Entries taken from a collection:
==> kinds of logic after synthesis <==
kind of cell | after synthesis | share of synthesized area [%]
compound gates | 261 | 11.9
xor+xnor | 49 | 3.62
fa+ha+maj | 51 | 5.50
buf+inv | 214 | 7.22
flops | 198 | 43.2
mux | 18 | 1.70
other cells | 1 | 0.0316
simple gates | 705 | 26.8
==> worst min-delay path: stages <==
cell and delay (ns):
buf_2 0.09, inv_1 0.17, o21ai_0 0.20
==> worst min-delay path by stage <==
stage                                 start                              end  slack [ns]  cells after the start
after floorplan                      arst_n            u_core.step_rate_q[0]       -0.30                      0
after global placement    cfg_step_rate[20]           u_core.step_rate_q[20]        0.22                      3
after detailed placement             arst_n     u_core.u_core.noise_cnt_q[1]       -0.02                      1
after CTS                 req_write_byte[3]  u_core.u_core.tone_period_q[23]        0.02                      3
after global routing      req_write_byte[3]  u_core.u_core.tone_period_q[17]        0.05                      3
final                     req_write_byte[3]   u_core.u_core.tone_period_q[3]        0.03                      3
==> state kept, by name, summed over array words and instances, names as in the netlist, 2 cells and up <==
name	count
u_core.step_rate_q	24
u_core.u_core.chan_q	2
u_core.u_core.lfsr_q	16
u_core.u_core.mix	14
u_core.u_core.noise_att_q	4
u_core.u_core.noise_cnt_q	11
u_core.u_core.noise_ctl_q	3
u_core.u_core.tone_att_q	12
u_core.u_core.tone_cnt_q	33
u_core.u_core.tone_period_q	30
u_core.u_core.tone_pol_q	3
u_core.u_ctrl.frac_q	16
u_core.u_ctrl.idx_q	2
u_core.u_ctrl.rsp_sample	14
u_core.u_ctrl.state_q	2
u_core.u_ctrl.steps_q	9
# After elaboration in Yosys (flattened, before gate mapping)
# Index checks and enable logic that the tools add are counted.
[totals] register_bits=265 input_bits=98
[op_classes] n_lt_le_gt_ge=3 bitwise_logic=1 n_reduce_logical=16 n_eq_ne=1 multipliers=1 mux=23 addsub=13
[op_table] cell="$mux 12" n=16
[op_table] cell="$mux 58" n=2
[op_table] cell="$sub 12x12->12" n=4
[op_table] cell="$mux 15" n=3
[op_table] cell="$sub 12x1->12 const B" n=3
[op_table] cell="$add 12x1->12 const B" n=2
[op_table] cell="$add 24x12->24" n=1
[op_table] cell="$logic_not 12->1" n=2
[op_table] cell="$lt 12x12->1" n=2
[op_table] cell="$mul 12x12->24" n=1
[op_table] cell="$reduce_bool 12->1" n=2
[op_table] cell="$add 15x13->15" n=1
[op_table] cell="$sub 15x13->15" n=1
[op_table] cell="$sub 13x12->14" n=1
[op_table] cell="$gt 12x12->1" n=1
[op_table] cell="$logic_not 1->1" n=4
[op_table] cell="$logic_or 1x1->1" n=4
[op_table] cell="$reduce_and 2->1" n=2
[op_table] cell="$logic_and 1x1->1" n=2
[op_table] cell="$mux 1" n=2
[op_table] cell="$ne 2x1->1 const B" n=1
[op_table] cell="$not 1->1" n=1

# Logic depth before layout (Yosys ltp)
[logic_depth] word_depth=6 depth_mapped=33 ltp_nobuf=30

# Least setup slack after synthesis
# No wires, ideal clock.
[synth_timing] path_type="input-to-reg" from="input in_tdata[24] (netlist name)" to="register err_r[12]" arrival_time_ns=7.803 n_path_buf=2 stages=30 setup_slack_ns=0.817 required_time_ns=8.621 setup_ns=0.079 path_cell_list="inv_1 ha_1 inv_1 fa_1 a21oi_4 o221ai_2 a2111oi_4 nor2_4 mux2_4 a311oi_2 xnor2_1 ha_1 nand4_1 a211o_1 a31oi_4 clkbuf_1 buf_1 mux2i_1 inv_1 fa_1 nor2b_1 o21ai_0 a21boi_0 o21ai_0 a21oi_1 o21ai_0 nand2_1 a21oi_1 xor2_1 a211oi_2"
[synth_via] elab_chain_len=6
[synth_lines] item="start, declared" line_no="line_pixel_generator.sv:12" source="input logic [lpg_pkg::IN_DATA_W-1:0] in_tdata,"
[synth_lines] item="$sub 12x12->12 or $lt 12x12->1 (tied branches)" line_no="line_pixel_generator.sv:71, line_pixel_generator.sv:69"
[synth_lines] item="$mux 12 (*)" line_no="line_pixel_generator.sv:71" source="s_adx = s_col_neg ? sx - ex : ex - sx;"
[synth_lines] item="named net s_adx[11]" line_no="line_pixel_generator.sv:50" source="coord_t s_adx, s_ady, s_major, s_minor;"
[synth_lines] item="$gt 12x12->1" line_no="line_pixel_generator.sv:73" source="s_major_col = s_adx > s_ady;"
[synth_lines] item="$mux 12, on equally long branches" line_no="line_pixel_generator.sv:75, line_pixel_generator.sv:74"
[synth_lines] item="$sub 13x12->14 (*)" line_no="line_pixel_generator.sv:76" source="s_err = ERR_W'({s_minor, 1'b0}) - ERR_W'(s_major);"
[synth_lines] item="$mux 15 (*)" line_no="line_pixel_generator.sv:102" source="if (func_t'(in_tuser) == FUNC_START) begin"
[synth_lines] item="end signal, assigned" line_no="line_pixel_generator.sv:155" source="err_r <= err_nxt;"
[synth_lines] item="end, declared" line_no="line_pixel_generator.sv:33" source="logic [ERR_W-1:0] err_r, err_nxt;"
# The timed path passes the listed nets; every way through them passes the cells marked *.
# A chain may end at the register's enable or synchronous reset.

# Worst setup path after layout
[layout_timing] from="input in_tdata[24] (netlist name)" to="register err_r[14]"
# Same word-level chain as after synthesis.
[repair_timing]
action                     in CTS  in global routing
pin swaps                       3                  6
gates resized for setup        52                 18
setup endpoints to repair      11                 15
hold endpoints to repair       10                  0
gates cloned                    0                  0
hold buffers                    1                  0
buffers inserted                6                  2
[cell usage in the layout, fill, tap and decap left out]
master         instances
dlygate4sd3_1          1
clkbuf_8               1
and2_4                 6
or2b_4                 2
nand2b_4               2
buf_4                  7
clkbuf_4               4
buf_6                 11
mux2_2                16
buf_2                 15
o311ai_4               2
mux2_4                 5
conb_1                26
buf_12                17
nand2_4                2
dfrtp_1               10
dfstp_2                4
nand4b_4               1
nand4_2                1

_WORK INSTRUCTIONS_
From the first line to the last, transcribe the data exactly.

_RESPONSE BOX_
==> kinds of logic after synthesis <==
kind of cell | after synthesis | share of synthesized area [%]
compound gates | 261 | 11.9
xor+xnor | 49 | 3.62
fa+ha+maj | 51 | 5.50
buf+inv | 214 | 7.22
flops | 198 | 43.2
mux | 18 | 1.70
other cells | 1 | 0.0316
simple gates | 705 | 26.8
==> worst min-delay path: stages <==
cell and delay (ns):
buf_2 0.09, inv_1 0.17, o21ai_0 0.20
==> worst min-delay path by stage <==
stage                                 start                              end  slack [ns]  cells after the start
after floorplan                      arst_n            u_core.step_rate_q[0]       -0.30                      0
after global placement    cfg_step_rate[20]           u_core.step_rate_q[20]        0.22                      3
after detailed placement             arst_n     u_core.u_core.noise_cnt_q[1]       -0.02                      1
after CTS                 req_write_byte[3]  u_core.u_core.tone_period_q[23]        0.02                      3
after global routing      req_write_byte[3]  u_core.u_core.tone_period_q[17]        0.05                      3
final                     req_write_byte[3]   u_core.u_core.tone_period_q[3]        0.03                      3
==> state kept, by name, summed over array words and instances, names as in the netlist, 2 cells and up <==
name	count
u_core.step_rate_q	24
u_core.u_core.chan_q	2
u_core.u_core.lfsr_q	16
u_core.u_core.mix	14
u_core.u_core.noise_att_q	4
u_core.u_core.noise_cnt_q	11
u_core.u_core.noise_ctl_q	3
u_core.u_core.tone_att_q	12
u_core.u_core.tone_cnt_q	33
u_core.u_core.tone_period_q	30
u_core.u_core.tone_pol_q	3
u_core.u_ctrl.frac_q	16
u_core.u_ctrl.idx_q	2
u_core.u_ctrl.rsp_sample	14
u_core.u_ctrl.state_q	2
u_core.u_ctrl.steps_q	9
# After elaboration in Yosys (flattened, before gate mapping)
# Index checks and enable logic that the tools add are counted.
[totals] register_bits=265 input_bits=98
[op_classes] n_lt_le_gt_ge=3 bitwise_logic=1 n_reduce_logical=16 n_eq_ne=1 multipliers=1 mux=23 addsub=13
[op_table] cell="$mux 12" n=16
[op_table] cell="$mux 58" n=2
[op_table] cell="$sub 12x12->12" n=4
[op_table] cell="$mux 15" n=3
[op_table] cell="$sub 12x1->12 const B" n=3
[op_table] cell="$add 12x1->12 const B" n=2
[op_table] cell="$add 24x12->24" n=1
[op_table] cell="$logic_not 12->1" n=2
[op_table] cell="$lt 12x12->1" n=2
[op_table] cell="$mul 12x12->24" n=1
[op_table] cell="$reduce_bool 12->1" n=2
[op_table] cell="$add 15x13->15" n=1
[op_table] cell="$sub 15x13->15" n=1
[op_table] cell="$sub 13x12->14" n=1
[op_table] cell="$gt 12x12->1" n=1
[op_table] cell="$logic_not 1->1" n=4
[op_table] cell="$logic_or 1x1->1" n=4
[op_table] cell="$reduce_and 2->1" n=2
[op_table] cell="$logic_and 1x1->1" n=2
[op_table] cell="$mux 1" n=2
[op_table] cell="$ne 2x1->1 const B" n=1
[op_table] cell="$not 1->1" n=1

# Logic depth before layout (Yosys ltp)
[logic_depth] word_depth=6 depth_mapped=33 ltp_nobuf=30

# Least setup slack after synthesis
# No wires, ideal clock.
[synth_timing] path_type="input-to-reg" from="input in_tdata[24] (netlist name)" to="register err_r[12]" arrival_time_ns=7.803 n_path_buf=2 stages=30 setup_slack_ns=0.817 required_time_ns=8.621 setup_ns=0.079 path_cell_list="inv_1 ha_1 inv_1 fa_1 a21oi_4 o221ai_2 a2111oi_4 nor2_4 mux2_4 a311oi_2 xnor2_1 ha_1 nand4_1 a211o_1 a31oi_4 clkbuf_1 buf_1 mux2i_1 inv_1 fa_1 nor2b_1 o21ai_0 a21boi_0 o21ai_0 a21oi_1 o21ai_0 nand2_1 a21oi_1 xor2_1 a211oi_2"
[synth_via] elab_chain_len=6
[synth_lines] item="start, declared" line_no="line_pixel_generator.sv:12" source="input logic [lpg_pkg::IN_DATA_W-1:0] in_tdata,"
[synth_lines] item="$sub 12x12->12 or $lt 12x12->1 (tied branches)" line_no="line_pixel_generator.sv:71, line_pixel_generator.sv:69"
[synth_lines] item="$mux 12 (*)" line_no="line_pixel_generator.sv:71" source="s_adx = s_col_neg ? sx - ex : ex - sx;"
[synth_lines] item="named net s_adx[11]" line_no="line_pixel_generator.sv:50" source="coord_t s_adx, s_ady, s_major, s_minor;"
[synth_lines] item="$gt 12x12->1" line_no="line_pixel_generator.sv:73" source="s_major_col = s_adx > s_ady;"
[synth_lines] item="$mux 12, on equally long branches" line_no="line_pixel_generator.sv:75, line_pixel_generator.sv:74"
[synth_lines] item="$sub 13x12->14 (*)" line_no="line_pixel_generator.sv:76" source="s_err = ERR_W'({s_minor, 1'b0}) - ERR_W'(s_major);"
[synth_lines] item="$mux 15 (*)" line_no="line_pixel_generator.sv:102" source="if (func_t'(in_tuser) == FUNC_START) begin"
[synth_lines] item="end signal, assigned" line_no="line_pixel_generator.sv:155" source="err_r <= err_nxt;"
[synth_lines] item="end, declared" line_no="line_pixel_generator.sv:33" source="logic [ERR_W-1:0] err_r, err_nxt;"
# The timed path passes the listed nets; every way through them passes the cells marked *.
# A chain may end at the register's enable or synchronous reset.

# Worst setup path after layout
[layout_timing] from="input in_tdata[24] (netlist name)" to="register err_r[14]"
# Same word-level chain as after synthesis.
[repair_timing]
action                     in CTS  in global routing
pin swaps                       3                  6
gates resized for setup        52                 18
setup endpoints to repair      11                 15
hold endpoints to repair       10                  0
gates cloned                    0                  0
hold buffers                    1                  0
buffers inserted                6                  2
[cell usage in the layout, fill, tap and decap left out]
master         instances
dlygate4sd3_1          1
clkbuf_8               1
and2_4                 6
or2b_4                 2
nand2b_4               2
buf_4                  7
clkbuf_4               4
buf_6                 11
mux2_2                16
buf_2                 15
o311ai_4               2
mux2_4                 5
conb_1                26
buf_12                17
nand2_4                2
dfrtp_1               10
dfstp_2                4
nand4b_4               1
nand4_2                1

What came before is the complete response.